Durante a estadia do grupo, o pré-anunciado lançamento de vaivém foi realizado a partir de uma zona funcional de Baikonur. Jonk e os companheiros tinham planeado assistir ao descolar a partir do último andar da base onde se encontravam. O francês tencionava captar em time lapse toda a acção, mas o céu estava nublado e a visibilidade era muito reduzida. “Tudo o que se via era um distante trilho de luz resultante da ignição”, descreveu.

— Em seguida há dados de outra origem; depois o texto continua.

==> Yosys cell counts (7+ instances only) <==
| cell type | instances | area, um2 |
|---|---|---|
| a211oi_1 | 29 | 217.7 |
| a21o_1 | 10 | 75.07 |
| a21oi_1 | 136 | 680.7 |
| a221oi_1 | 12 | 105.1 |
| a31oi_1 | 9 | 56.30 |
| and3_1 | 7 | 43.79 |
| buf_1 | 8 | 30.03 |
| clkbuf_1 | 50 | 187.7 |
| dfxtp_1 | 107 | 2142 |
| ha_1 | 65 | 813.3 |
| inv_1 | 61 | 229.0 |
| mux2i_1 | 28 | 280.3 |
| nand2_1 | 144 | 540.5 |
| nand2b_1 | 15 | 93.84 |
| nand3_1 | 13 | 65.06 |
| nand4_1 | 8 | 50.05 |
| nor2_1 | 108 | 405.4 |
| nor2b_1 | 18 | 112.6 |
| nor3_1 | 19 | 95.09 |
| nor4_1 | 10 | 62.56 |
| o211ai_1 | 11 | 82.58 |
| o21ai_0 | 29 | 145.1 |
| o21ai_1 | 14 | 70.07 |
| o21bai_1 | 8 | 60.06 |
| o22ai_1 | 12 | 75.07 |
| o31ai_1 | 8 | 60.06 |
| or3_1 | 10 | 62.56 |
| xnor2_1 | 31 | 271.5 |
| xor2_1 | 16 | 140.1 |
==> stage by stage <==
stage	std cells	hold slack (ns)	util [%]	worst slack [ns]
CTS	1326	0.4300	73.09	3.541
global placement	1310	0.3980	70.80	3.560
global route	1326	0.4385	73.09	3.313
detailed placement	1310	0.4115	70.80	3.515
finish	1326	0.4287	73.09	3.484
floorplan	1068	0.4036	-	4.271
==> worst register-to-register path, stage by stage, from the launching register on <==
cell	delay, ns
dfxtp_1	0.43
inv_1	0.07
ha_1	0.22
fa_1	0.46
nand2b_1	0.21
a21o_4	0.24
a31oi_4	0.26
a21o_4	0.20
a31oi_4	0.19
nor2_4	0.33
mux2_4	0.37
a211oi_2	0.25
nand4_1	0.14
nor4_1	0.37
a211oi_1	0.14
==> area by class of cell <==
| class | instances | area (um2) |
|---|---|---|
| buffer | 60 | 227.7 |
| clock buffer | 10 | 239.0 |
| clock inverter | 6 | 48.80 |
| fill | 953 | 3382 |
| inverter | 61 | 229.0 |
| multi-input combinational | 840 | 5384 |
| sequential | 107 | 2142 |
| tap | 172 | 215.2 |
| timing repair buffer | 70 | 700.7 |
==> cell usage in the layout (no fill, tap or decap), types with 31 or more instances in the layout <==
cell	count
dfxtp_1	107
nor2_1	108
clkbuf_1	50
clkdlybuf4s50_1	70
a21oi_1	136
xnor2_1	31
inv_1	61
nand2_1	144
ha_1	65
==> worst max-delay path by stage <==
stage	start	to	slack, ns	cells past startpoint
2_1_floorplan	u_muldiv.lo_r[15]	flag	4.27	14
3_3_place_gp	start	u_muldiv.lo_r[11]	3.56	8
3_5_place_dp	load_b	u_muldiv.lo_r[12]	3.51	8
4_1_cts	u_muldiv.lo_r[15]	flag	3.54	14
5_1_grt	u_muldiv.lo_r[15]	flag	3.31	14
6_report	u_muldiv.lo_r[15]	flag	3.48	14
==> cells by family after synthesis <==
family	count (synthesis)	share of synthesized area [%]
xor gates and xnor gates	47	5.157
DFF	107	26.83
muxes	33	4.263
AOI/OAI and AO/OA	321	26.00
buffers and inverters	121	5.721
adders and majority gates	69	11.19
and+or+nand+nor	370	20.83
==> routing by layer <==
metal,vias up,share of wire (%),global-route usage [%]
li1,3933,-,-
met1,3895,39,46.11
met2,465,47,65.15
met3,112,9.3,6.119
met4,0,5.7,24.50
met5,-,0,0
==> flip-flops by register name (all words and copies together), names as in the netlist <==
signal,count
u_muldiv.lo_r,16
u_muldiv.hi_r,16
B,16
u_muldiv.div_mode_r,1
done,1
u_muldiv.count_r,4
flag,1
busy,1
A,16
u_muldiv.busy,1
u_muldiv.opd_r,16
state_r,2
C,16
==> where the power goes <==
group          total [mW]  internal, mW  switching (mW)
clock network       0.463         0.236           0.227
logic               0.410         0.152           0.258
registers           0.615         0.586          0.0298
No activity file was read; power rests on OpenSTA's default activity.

A despedida do local finalmente chegou. “Foi um momento muito emocionante”, rememorou Jonk. “Tínhamos conseguido! Passámos 48 horas no interior do cosmódromo, durante o período de um lançamento, sem sermos apanhados. Ainda podíamos ser, mas pelo menos as fotografias já eram nossas.” À 01h40, o grupo já se encontrava a caminho do ponto de encontro que foi combinado com o mesmo taxista, a 20 quilómetros de distância. “A viagem aproximava-se do fim. Quando chegámos, finalmente, à auto-estrada [já fora do perímetro russo], o silêncio que reinava no carro desde que entrámos foi quebrado. Todos suspiraram de alívio e se felicitaram mutuamente. ‘Conseguimos!’.”